*TASK*.
For this exercise, reproduce the entries below exactly, but only from the line containing "fabric_arbiter #(.NMASTERS(NMASTERS), .TIMEOUT(TIMEOUT))" through the line containing "export DESIGN_NICKNAME = d", both included.

*RECORDS SHOWN*.
===== src/rtl/fabric_arbiter_pkg.sv =====
// rtl/fabric_arbiter_pkg.sv - OCP codes, bus widths and arbiter FSM encodings shared by fabric_arbiter
`ifndef OCP_CONST_VH
`define OCP_CONST_VH
`define OCP_CMD_IDLE  3'b000
`define OCP_CMD_WR    3'b001
`define OCP_CMD_RD    3'b010
`define OCP_RESP_NULL 2'b00
`define OCP_RESP_DVA  2'b01
`define OCP_RESP_FAIL 2'b10
`define OCP_RESP_ERR  2'b11
`endif

`ifndef COMMON_VH
`define COMMON_VH
`define ADDR_WIDTH 32
`define DATA_WIDTH 32
`define BEN_WIDTH  4
`define FABRIC_ARB_IDLE 3'b001
`define FABRIC_ARB_CMD  3'b010
`define FABRIC_ARB_RESP 3'b100
`endif

package fabric_arbiter_pkg;
  localparam int ADDR_WIDTH = `ADDR_WIDTH;
  localparam int DATA_WIDTH = `DATA_WIDTH;
  localparam int BEN_WIDTH  = `BEN_WIDTH;

  localparam logic [2:0] OCP_CMD_IDLE  = `OCP_CMD_IDLE;
  localparam logic [1:0] OCP_RESP_NULL = `OCP_RESP_NULL;
  localparam logic [1:0] OCP_RESP_ERR  = `OCP_RESP_ERR;

  typedef enum logic [2:0] {
    ARB_IDLE = `FABRIC_ARB_IDLE,
    ARB_CMD  = `FABRIC_ARB_CMD,
    ARB_RESP = `FABRIC_ARB_RESP
  } arb_state_e;
endpackage


===== src/rtl/fabric_arbiter_if.sv =====
// rtl/fabric_arbiter_if.sv - OCP master-side and slave-side signal bundle around fabric_arbiter
interface fabric_arbiter_if
  import fabric_arbiter_pkg::*;
#(
  parameter int NMASTERS = 2
) ();
  logic [NMASTERS*ADDR_WIDTH-1:0] i_M_MAddr;
  logic [NMASTERS*3-1:0]          i_M_MCmd;
  logic [NMASTERS*DATA_WIDTH-1:0] i_M_MData;
  logic [NMASTERS*BEN_WIDTH-1:0]  i_M_MByteEn;
  logic [NMASTERS-1:0]            o_M_SCmdAccept;
  logic [NMASTERS*DATA_WIDTH-1:0] o_M_SData;
  logic [NMASTERS*2-1:0]          o_M_SResp;
  logic [ADDR_WIDTH-1:0]          o_S_MAddr;
  logic [2:0]                     o_S_MCmd;
  logic [DATA_WIDTH-1:0]          o_S_MData;
  logic [BEN_WIDTH-1:0]           o_S_MByteEn;
  logic                           i_S_SCmdAccept;
  logic [DATA_WIDTH-1:0]          i_S_SData;
  logic [1:0]                     i_S_SResp;

  // slave: the arbiter's view; master: the surrounding masters plus shared slave
  modport slave (
    input  i_M_MAddr, i_M_MCmd, i_M_MData, i_M_MByteEn, i_S_SCmdAccept, i_S_SData, i_S_SResp,
    output o_M_SCmdAccept, o_M_SData, o_M_SResp, o_S_MAddr, o_S_MCmd, o_S_MData, o_S_MByteEn
  );
  modport master (
    output i_M_MAddr, i_M_MCmd, i_M_MData, i_M_MByteEn, i_S_SCmdAccept, i_S_SData, i_S_SResp,
    input  o_M_SCmdAccept, o_M_SData, o_M_SResp, o_S_MAddr, o_S_MCmd, o_S_MData, o_S_MByteEn
  );
endinterface


===== src/rtl/fabric_arb_rrpick.sv =====
// rtl/fabric_arb_rrpick.sv - combinational round-robin picker, searching last+1 .. last modulo N
module fabric_arb_rrpick #(
  parameter int N = 2,
  parameter int W = 1
) (
  input  logic [N-1:0] req,
  input  logic [W-1:0] last,
  output logic         valid,
  output logic [W-1:0] idx
);
  // Walk from the farthest candidate inward so the nearest requester after last wins.
  always_comb begin
    valid = 1'b0;
    idx   = '0;
    for (int i = N; i >= 1; i--) begin
      if (req[(int'(last) + i) % N]) begin
        valid = 1'b1;
        idx   = W'((int'(last) + i) % N);
      end
    end
  end
endmodule


===== src/rtl/fabric_arbiter.sv =====
// rtl/fabric_arbiter.sv - round-robin OCP arbiter, one transaction outstanding; FABRIC_ARB_TIMEOUT_EN adds a response timeout
module fabric_arbiter
  import fabric_arbiter_pkg::*;
#(
  parameter int NMASTERS = 2,
  parameter int TIMEOUT  = 255
) (
  input logic              clk,
  input logic              nrst,
  fabric_arbiter_if.slave  bus
);
  localparam int W = (NMASTERS > 1) ? $clog2(NMASTERS) : 1;

  if (NMASTERS < 2 || NMASTERS > 8 || TIMEOUT < 1 || TIMEOUT > 255) begin : g_bad_param
    $error("fabric_arbiter: parameter out of range");
  end

  arb_state_e          state, next;
  logic [W-1:0]        last, gnt, pick_idx;
  logic                pick_valid;
  logic [NMASTERS-1:0] req;
  logic                timeout_hit;

  logic [NMASTERS-1:0]            m_acc;
  logic [NMASTERS*DATA_WIDTH-1:0] m_sdata;
  logic [NMASTERS*2-1:0]          m_sresp;
  logic [ADDR_WIDTH-1:0]          s_addr;
  logic [2:0]                     s_cmd;
  logic [DATA_WIDTH-1:0]          s_data;
  logic [BEN_WIDTH-1:0]           s_ben;

  always_comb begin
    req = '0;
    for (int k = 0; k < NMASTERS; k++)
      req[k] = (bus.i_M_MCmd[k*3 +: 3] != OCP_CMD_IDLE);
  end

  fabric_arb_rrpick #(.N(NMASTERS), .W(W)) u_pick (
    .req   (req),
    .last  (last),
    .valid (pick_valid),
    .idx   (pick_idx)
  );

  always_ff @(posedge clk or negedge nrst) begin
    if (!nrst) begin
      state <= ARB_IDLE;
      last  <= '0;
      gnt   <= '0;
    end else begin
      state <= next;
      if (state == ARB_IDLE && pick_valid) begin
        gnt  <= pick_idx;
        last <= pick_idx;
      end
    end
  end

`ifdef FABRIC_ARB_TIMEOUT_EN
  logic [7:0] to_cnt;

  // Held at zero outside RESP, so it reads 0 on the first RESP cycle.
  always_ff @(posedge clk or negedge nrst) begin
    if (!nrst)                 to_cnt <= '0;
    else if (state != ARB_RESP) to_cnt <= '0;
    else                       to_cnt <= to_cnt + 8'd1;
  end

  assign timeout_hit = (to_cnt == 8'(TIMEOUT));
`else
  assign timeout_hit = 1'b0;
`endif

  always_comb begin
    next    = state;
    m_acc   = '0;
    m_sdata = '0;
    m_sresp = '0;
    s_addr  = '0;
    s_cmd   = OCP_CMD_IDLE;
    s_data  = '0;
    s_ben   = '0;
    case (state)
      ARB_IDLE: begin
        if (pick_valid) next = ARB_CMD;
      end
      ARB_CMD: begin
        s_addr     = bus.i_M_MAddr[gnt*ADDR_WIDTH +: ADDR_WIDTH];
        s_cmd      = bus.i_M_MCmd[gnt*3 +: 3];
        s_data     = bus.i_M_MData[gnt*DATA_WIDTH +: DATA_WIDTH];
        s_ben      = bus.i_M_MByteEn[gnt*BEN_WIDTH +: BEN_WIDTH];
        m_acc[gnt] = bus.i_S_SCmdAccept;
        if (bus.i_S_SCmdAccept) next = ARB_RESP;
      end
      ARB_RESP: begin
        m_sdata[gnt*DATA_WIDTH +: DATA_WIDTH] = bus.i_S_SData;
        m_sresp[gnt*2 +: 2]                   = bus.i_S_SResp;
        // A real response on the timeout cycle takes precedence over the error.
        if (bus.i_S_SResp != OCP_RESP_NULL) begin
          next = ARB_IDLE;
        end else if (timeout_hit) begin
          m_sresp[gnt*2 +: 2] = OCP_RESP_ERR;
          next                = ARB_IDLE;
        end
      end
      default: next = ARB_IDLE;
    endcase
  end

  assign bus.o_M_SCmdAccept = m_acc;
  assign bus.o_M_SData      = m_sdata;
  assign bus.o_M_SResp      = m_sresp;
  assign bus.o_S_MAddr      = s_addr;
  assign bus.o_S_MCmd       = s_cmd;
  assign bus.o_S_MData      = s_data;
  assign bus.o_S_MByteEn    = s_ben;
endmodule

===== src/flat_wrapper.sv =====
// flat-port wrapper written by rule: the top's interface ports become plain ports
module fabric_arbiter_flat import fabric_arbiter_pkg::*;
#(
  parameter int NMASTERS = 2,
  parameter int TIMEOUT  = 255
)
  (clk, nrst, bus_i_M_MAddr, bus_i_M_MCmd, bus_i_M_MData, bus_i_M_MByteEn, bus_i_S_SCmdAccept, bus_i_S_SData, bus_i_S_SResp, bus_o_M_SCmdAccept, bus_o_M_SData, bus_o_M_SResp, bus_o_S_MAddr, bus_o_S_MCmd, bus_o_S_MData, bus_o_S_MByteEn);
  fabric_arbiter_if #(.NMASTERS(NMASTERS)) bus_i ();
  input logic clk;
  input logic nrst;
  input wire logic [$bits(bus_i.i_M_MAddr)-1:0] bus_i_M_MAddr;
  input wire logic [$bits(bus_i.i_M_MCmd)-1:0] bus_i_M_MCmd;
  input wire logic [$bits(bus_i.i_M_MData)-1:0] bus_i_M_MData;
  input wire logic [$bits(bus_i.i_M_MByteEn)-1:0] bus_i_M_MByteEn;
  input wire logic [$bits(bus_i.i_S_SCmdAccept)-1:0] bus_i_S_SCmdAccept;
  input wire logic [$bits(bus_i.i_S_SData)-1:0] bus_i_S_SData;
  input wire logic [$bits(bus_i.i_S_SResp)-1:0] bus_i_S_SResp;
  output wire logic [$bits(bus_i.o_M_SCmdAccept)-1:0] bus_o_M_SCmdAccept;
  output wire logic [$bits(bus_i.o_M_SData)-1:0] bus_o_M_SData;
  output wire logic [$bits(bus_i.o_M_SResp)-1:0] bus_o_M_SResp;
  output wire logic [$bits(bus_i.o_S_MAddr)-1:0] bus_o_S_MAddr;
  output wire logic [$bits(bus_i.o_S_MCmd)-1:0] bus_o_S_MCmd;
  output wire logic [$bits(bus_i.o_S_MData)-1:0] bus_o_S_MData;
  output wire logic [$bits(bus_i.o_S_MByteEn)-1:0] bus_o_S_MByteEn;
  assign bus_i.i_M_MAddr = bus_i_M_MAddr;
  assign bus_i.i_M_MCmd = bus_i_M_MCmd;
  assign bus_i.i_M_MData = bus_i_M_MData;
  assign bus_i.i_M_MByteEn = bus_i_M_MByteEn;
  assign bus_i.i_S_SCmdAccept = bus_i_S_SCmdAccept;
  assign bus_i.i_S_SData = bus_i_S_SData;
  assign bus_i.i_S_SResp = bus_i_S_SResp;
  assign bus_o_M_SCmdAccept = bus_i.o_M_SCmdAccept;
  assign bus_o_M_SData = bus_i.o_M_SData;
  assign bus_o_M_SResp = bus_i.o_M_SResp;
  assign bus_o_S_MAddr = bus_i.o_S_MAddr;
  assign bus_o_S_MCmd = bus_i.o_S_MCmd;
  assign bus_o_S_MData = bus_i.o_S_MData;
  assign bus_o_S_MByteEn = bus_i.o_S_MByteEn;
  fabric_arbiter #(.NMASTERS(NMASTERS), .TIMEOUT(TIMEOUT)) u_core (.clk(clk), .nrst(nrst), .bus(bus_i));
endmodule

===== config.mk =====
export PLATFORM = sky130hd
export DESIGN_NAME = fabric_arbiter_flat
export DESIGN_NICKNAME = d
export VERILOG_FILES = /design/src/rtl/fabric_arbiter_pkg.sv /design/src/rtl/fabric_arbiter_if.sv /design/src/rtl/fabric_arb_rrpick.sv /design/src/rtl/fabric_arbiter.sv /design/src/flat_wrapper.sv
export SDC_FILE = /design/constraint.sdc
export NUM_CORES = 1
export LEC_CHECK = 0
export ABC_AREA = 0
export ABC_CLOCK_PERIOD_IN_PS = 1400
export CAP_MARGIN = 25
export CORE_AREA = 3 3 125 127
export DETAILED_ROUTE_END_ITERATION = 16
export DIE_AREA = 0 0 128 130
export PLACE_DENSITY_LB_ADDON = 0.05
export SLEW_MARGIN = 10
export SYNTH_ARGS = -nofsm -noshare
export SYNTH_HDL_FRONTEND = slang
export SYNTH_SLANG_ARGS = --single-unit

===== constraint.sdc =====
create_clock -name clk -period 1.4 [get_ports clk]
set_clock_uncertainty 0.05 [all_clocks]
set_input_delay 0.28 -clock clk [delete_from_list [all_inputs] [get_ports clk]]
set_output_delay 0.28 -clock clk [all_outputs]
set_load 0.1 [all_outputs]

*ANSWER TO THE EXERCISE*.
  fabric_arbiter #(.NMASTERS(NMASTERS), .TIMEOUT(TIMEOUT)) u_core (.clk(clk), .nrst(nrst), .bus(bus_i));
endmodule

===== config.mk =====
export PLATFORM = sky130hd
export DESIGN_NAME = fabric_arbiter_flat
export DESIGN_NICKNAME = d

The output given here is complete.